Tibetan Communist Party

Tibetan Communist Party (Tibetan: ཕུན་ཚོགས་དབང་རྒྱལ ) was a small socialist group in Tibet, which functioned in secrecy under various names. The group was founded by Phuntsok Wangyal and Ngawang Kesang in the 1940s. It had emerged from a group called the "Tibetan Democratic Youth League" created by Wangyal and other Tibetan students in Nanjing in the 1940s.[1][2]

The part sought to unite all Tibetans into one entity, compassing Kham, Amdo and proper Tibet.[3] The party contacted the embassy of the Soviet Union asking for its assistance as it began planning a socialist uprising in Tibet and Kham. Later Wangyal also contacted the Communist Party of China and the Communist Party of India.[4]

The Tibetan communists prepared guerrilla struggles against the ruling Kuomintang, whilst promoting democratic reforms inside Tibet.

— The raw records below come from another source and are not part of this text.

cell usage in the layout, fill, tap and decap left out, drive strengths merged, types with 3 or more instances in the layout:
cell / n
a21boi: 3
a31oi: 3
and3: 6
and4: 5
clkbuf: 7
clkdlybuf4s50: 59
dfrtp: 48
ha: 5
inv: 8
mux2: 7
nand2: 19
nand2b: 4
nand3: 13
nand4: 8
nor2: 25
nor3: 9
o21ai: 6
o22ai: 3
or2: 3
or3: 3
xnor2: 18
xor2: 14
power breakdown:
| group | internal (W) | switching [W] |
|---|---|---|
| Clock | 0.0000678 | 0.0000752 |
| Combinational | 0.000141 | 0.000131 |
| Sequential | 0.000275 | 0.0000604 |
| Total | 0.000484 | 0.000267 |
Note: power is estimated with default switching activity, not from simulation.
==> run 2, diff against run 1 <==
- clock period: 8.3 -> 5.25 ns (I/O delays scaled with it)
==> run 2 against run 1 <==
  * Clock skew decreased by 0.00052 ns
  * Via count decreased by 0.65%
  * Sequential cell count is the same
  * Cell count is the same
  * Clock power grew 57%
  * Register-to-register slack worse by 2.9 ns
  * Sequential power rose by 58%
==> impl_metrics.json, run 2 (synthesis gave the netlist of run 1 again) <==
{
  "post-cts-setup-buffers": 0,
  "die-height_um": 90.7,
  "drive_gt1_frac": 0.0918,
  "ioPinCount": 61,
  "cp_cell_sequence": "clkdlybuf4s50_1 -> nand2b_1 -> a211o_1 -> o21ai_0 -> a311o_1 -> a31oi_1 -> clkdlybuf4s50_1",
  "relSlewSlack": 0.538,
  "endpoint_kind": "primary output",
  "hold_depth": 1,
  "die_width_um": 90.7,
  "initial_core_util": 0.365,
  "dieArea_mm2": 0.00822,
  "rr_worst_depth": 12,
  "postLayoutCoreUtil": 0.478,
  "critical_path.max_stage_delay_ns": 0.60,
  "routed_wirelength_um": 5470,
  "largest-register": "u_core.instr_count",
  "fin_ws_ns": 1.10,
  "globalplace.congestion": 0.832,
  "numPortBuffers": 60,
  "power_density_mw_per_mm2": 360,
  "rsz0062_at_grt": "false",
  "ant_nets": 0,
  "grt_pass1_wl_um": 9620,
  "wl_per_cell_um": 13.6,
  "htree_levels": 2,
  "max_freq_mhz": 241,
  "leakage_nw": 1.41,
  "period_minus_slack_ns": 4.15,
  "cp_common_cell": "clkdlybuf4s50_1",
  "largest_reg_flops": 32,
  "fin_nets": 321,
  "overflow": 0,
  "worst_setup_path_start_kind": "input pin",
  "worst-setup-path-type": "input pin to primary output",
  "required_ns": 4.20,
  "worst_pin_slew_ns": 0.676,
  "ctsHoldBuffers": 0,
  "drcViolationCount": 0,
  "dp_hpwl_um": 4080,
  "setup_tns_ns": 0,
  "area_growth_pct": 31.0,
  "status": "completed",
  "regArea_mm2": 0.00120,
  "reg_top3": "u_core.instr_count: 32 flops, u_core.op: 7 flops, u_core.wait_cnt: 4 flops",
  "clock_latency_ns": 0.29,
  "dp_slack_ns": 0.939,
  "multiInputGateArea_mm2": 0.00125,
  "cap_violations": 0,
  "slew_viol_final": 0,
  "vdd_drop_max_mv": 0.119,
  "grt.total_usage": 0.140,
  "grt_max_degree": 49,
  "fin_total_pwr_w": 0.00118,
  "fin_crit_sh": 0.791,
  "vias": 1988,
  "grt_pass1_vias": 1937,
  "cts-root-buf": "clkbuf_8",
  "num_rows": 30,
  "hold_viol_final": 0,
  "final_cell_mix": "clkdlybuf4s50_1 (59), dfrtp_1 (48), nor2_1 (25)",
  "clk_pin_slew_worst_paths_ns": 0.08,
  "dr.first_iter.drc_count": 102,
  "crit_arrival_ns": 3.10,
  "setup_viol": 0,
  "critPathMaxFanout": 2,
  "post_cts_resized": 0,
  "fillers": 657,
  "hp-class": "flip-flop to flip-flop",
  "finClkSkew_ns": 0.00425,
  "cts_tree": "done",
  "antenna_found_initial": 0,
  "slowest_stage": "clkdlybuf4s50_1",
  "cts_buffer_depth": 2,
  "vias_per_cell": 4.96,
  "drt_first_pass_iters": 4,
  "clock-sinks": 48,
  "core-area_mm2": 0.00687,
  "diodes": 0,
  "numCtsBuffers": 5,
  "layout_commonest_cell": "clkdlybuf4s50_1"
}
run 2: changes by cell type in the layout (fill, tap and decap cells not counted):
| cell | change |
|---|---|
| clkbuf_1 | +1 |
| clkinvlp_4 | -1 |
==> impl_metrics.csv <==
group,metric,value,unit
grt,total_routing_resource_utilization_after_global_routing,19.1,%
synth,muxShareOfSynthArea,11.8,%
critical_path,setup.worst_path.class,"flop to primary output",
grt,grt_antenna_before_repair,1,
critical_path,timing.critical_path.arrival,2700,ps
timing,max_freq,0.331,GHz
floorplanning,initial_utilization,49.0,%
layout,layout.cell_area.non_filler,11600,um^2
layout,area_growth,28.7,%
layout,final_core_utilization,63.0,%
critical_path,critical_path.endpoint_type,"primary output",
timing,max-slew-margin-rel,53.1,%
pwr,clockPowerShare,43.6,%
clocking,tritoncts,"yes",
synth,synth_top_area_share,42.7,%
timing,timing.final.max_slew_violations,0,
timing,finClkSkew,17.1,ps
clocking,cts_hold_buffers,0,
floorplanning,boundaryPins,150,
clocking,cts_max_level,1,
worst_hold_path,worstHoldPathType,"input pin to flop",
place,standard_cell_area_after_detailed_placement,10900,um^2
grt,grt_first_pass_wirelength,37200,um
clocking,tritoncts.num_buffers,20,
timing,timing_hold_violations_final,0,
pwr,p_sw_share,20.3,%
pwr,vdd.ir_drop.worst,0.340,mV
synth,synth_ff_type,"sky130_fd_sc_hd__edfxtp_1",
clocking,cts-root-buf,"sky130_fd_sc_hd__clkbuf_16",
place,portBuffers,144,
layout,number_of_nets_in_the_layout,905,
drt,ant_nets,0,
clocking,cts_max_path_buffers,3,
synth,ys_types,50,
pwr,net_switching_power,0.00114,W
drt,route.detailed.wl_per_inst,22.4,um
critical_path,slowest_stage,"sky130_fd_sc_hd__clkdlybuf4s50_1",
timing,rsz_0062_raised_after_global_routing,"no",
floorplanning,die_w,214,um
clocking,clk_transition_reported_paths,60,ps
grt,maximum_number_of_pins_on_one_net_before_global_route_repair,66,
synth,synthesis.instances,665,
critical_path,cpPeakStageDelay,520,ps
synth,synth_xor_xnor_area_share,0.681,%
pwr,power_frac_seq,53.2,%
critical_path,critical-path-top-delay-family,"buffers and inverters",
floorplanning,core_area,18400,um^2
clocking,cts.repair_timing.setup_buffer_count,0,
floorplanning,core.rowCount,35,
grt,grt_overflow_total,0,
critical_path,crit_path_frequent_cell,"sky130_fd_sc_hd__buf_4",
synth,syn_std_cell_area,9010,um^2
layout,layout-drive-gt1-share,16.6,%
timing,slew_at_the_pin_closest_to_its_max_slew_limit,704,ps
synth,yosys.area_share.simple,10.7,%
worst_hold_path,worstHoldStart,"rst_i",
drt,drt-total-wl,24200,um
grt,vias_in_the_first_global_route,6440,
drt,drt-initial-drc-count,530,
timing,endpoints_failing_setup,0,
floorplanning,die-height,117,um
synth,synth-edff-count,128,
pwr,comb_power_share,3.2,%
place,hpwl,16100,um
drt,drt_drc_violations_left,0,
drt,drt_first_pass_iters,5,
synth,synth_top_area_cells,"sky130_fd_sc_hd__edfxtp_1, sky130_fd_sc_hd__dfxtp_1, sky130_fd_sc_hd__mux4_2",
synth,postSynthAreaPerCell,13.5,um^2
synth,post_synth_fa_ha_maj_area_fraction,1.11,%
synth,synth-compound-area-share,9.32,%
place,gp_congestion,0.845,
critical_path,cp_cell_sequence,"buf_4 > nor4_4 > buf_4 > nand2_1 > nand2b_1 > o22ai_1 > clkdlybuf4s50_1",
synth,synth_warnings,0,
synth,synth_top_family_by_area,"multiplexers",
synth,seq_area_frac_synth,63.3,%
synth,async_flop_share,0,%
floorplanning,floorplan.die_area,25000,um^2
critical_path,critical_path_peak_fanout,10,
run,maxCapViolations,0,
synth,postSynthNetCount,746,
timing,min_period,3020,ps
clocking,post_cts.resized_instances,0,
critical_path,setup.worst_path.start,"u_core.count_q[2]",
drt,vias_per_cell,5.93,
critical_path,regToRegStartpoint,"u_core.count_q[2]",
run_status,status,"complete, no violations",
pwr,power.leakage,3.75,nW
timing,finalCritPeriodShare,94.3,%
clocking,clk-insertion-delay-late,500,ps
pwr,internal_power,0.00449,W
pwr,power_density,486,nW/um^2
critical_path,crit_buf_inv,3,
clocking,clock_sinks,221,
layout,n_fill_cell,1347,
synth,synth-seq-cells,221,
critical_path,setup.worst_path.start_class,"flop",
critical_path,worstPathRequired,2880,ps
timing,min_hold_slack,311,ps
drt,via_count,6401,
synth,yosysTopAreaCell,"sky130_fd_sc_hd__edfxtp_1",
<file path="src/rtl/fb_pkg.sv">
// Shared constants and FSM state type for the framebuffer serializer.
package fb_pkg;

  localparam int DRIVERS     = 30;
  localparam int CHANNELS    = 48;
  localparam int GS_BITS     = 9;
  localparam int STREAM_BITS = CHANNELS * GS_BITS;

  typedef enum logic [1:0] {
    ST_IDLE,
    ST_PREFETCH,
    ST_STREAM
  } fb_state_t;

endpackage

</file>
<file path="src/rtl/fb_word_shifter.sv">
// Double-buffered channel word: a shadow register catches the next RAM word
// while the shift register sends the current one out MSB first on every lane.
module fb_word_shifter #(
  parameter int DRIVERS = fb_pkg::DRIVERS,
  parameter int GS_BITS = fb_pkg::GS_BITS
) (
  input  logic                       clk,
  input  logic                       rst,
  input  logic                       capture,
  input  logic                       load,
  input  logic                       shift,
  input  logic [DRIVERS*GS_BITS-1:0] din,
  output logic [DRIVERS-1:0]         msb
);

  logic [DRIVERS*GS_BITS-1:0] shadow;
  logic [DRIVERS*GS_BITS-1:0] sreg;

  // NOTE: these are plain registers, not a RAM, so clearing them on reset is
  // cheap and keeps a mid-stream reset from leaving stale data behind.
  always_ff @(posedge clk or posedge rst) begin
    if (rst) begin
      shadow <= '0;
      sreg   <= '0;
    end else begin
      if (capture) shadow <= din;
      // A capture coinciding with a load bypasses the shadow (first word).
      if (load) begin
        sreg <= capture ? din : shadow;
      end else if (shift) begin
        for (int d = 0; d < DRIVERS; d++) begin
          sreg[d*GS_BITS +: GS_BITS] <= {sreg[d*GS_BITS +: GS_BITS-1], 1'b0};
        end
      end
    end
  end

  always_comb begin
    for (int d = 0; d < DRIVERS; d++) begin
      msb[d] = sreg[d*GS_BITS + GS_BITS - 1];
    end
  end

endmodule

</file>
<file path="src/rtl/framebuffer_serializer.sv">
// Fetches one slice from framebuffer RAM and streams it as 432 gapless
// cycles of 30-lane serial data, channel 47 first, MSB first per channel.
module framebuffer_serializer
  import fb_pkg::*;
#(
  parameter int DRIVERS     = fb_pkg::DRIVERS,
  parameter int CHANNELS    = fb_pkg::CHANNELS,
  parameter int GS_BITS     = fb_pkg::GS_BITS,
  parameter int SLICE_COUNT = 256,
  parameter int RAM_LATENCY = 1,
  localparam int SW = $clog2(SLICE_COUNT),
  localparam int AW = $clog2(SLICE_COUNT*CHANNELS)
) (
  input  logic                       clk_33,
  input  logic                       rst,
  input  logic                       start,
  input  logic [SW-1:0]              slice_idx,
  output logic                       busy,
  output logic                       done,
  output logic                       err_slice,
  output logic                       ram_rd,
  output logic [AW-1:0]              ram_addr,
  input  logic [DRIVERS*GS_BITS-1:0] ram_rdata,
  output logic [DRIVERS-1:0]         framebuffer_dat,
  output logic                       framebuffer_sync
);

  localparam int BCW = $clog2(GS_BITS);
  localparam logic [BCW-1:0] BIT_LAST = BCW'(GS_BITS - 1);
  localparam logic [BCW-1:0] BIT_LAND = BCW'(RAM_LATENCY);
  localparam logic [5:0]     CH_FIRST = 6'(CHANNELS - 1);

  fb_state_t          state, next_state;
  logic [SW-1:0]      slice_q;
  logic [5:0]         ch_cnt;
  logic [BCW-1:0]     bit_cnt;
  logic               done_q, err_q;
  logic               slice_ok;
  logic               rd, capture, load, shift;
  logic [5:0]         rd_ch;
  logic [DRIVERS-1:0] lane_msb;

  assign slice_ok = 32'(slice_idx) < SLICE_COUNT;

  // In PREFETCH the bit counter doubles as the RAM latency counter.
  always_ff @(posedge clk_33 or posedge rst) begin
    if (rst) begin
      state   <= ST_IDLE;
      slice_q <= '0;
      ch_cnt  <= '0;
      bit_cnt <= '0;
      done_q  <= 1'b0;
      err_q   <= 1'b0;
    end else begin
      state  <= next_state;
      done_q <= 1'b0;
      err_q  <= 1'b0;
      case (state)
        ST_IDLE: begin
          if (start && slice_ok) begin
            slice_q <= slice_idx;
            ch_cnt  <= CH_FIRST;
            bit_cnt <= '0;
          end else if (start) begin
            err_q <= 1'b1;
          end
        end
        ST_PREFETCH: begin
          bit_cnt <= (bit_cnt == BIT_LAND) ? '0 : bit_cnt + 1'b1;
        end
        ST_STREAM: begin
          if (bit_cnt == BIT_LAST) begin
            bit_cnt <= '0;
            if (ch_cnt == '0) done_q <= 1'b1;
            else              ch_cnt <= ch_cnt - 1'b1;
          end else begin
            bit_cnt <= bit_cnt + 1'b1;
          end
        end
        default: ;
      endcase
    end
  end

  // NOTE: every output of this block gets a default first so no latch is inferred.
  always_comb begin
    next_state = state;
    rd         = 1'b0;
    rd_ch      = ch_cnt;
    capture    = 1'b0;
    load       = 1'b0;
    shift      = 1'b0;
    case (state)
      ST_IDLE: begin
        if (start && slice_ok) next_state = ST_PREFETCH;
      end
      ST_PREFETCH: begin
        rd = (bit_cnt == '0);
        if (bit_cnt == BIT_LAND) begin
          capture    = 1'b1;
          load       = 1'b1;
          next_state = ST_STREAM;
        end
      end
      ST_STREAM: begin
        shift = 1'b1;
        if (bit_cnt == '0 && ch_cnt != '0) begin
          rd    = 1'b1;
          rd_ch = ch_cnt - 1'b1;
        end
        if (bit_cnt == BIT_LAND && ch_cnt != '0) capture = 1'b1;
        if (bit_cnt == BIT_LAST) begin
          if (ch_cnt != '0) begin
            load  = 1'b1;
            shift = 1'b0;
          end else begin
            next_state = ST_IDLE;
          end
        end
      end
      default: next_state = ST_IDLE;
    endcase
  end

  fb_word_shifter #(
    .DRIVERS (DRIVERS),
    .GS_BITS (GS_BITS)
  ) u_shifter (
    .clk     (clk_33),
    .rst     (rst),
    .capture (capture),
    .load    (load),
    .shift   (shift),
    .din     (ram_rdata),
    .msb     (lane_msb)
  );

  assign ram_rd           = rd;
  assign ram_addr         = rd ? AW'(slice_q) * AW'(CHANNELS) + AW'(rd_ch) : '0;
  assign busy             = (state != ST_IDLE);
  assign done             = done_q;
  assign err_slice        = err_q;
  assign framebuffer_dat  = (state == ST_STREAM) ? lane_msb : '0;
  assign framebuffer_sync = (state == ST_STREAM) && (ch_cnt == CH_FIRST) && (bit_cnt == '0);

endmodule

</file>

In 1949, the party merged into the Communist Party of China,[5]

References

  1. New Left Review - Tsering Shakya: The Prisoner
  2. "Case anthropologist tells story of Tibet Communist Party founder". July 2, 2004. Retrieved 2008-06-21.
  3. Goldstein, Melvyn C. Goldstein/Sherap, Dawei Sherap/Siebenschuh, William R.. A Tibetan Revolutionary: The Political Life and Times of Bapa Phüntso Wangye. University of California Press, 2004. p. xiii
  4. Goldstein, Melvyn C. Goldstein/Sherap, Dawei Sherap/Siebenschuh, William R.. A Tibetan Revolutionary: The Political Life and Times of Bapa Phüntso Wangye. Berkeley: University of California Press, 2004. p. 42-44, 78-82
  5. Melvyn C. Goldstein; Dawei Sherap; William R. Siebenschuh. "A Tibetan Revolutionary". Retrieved 2008-06-21.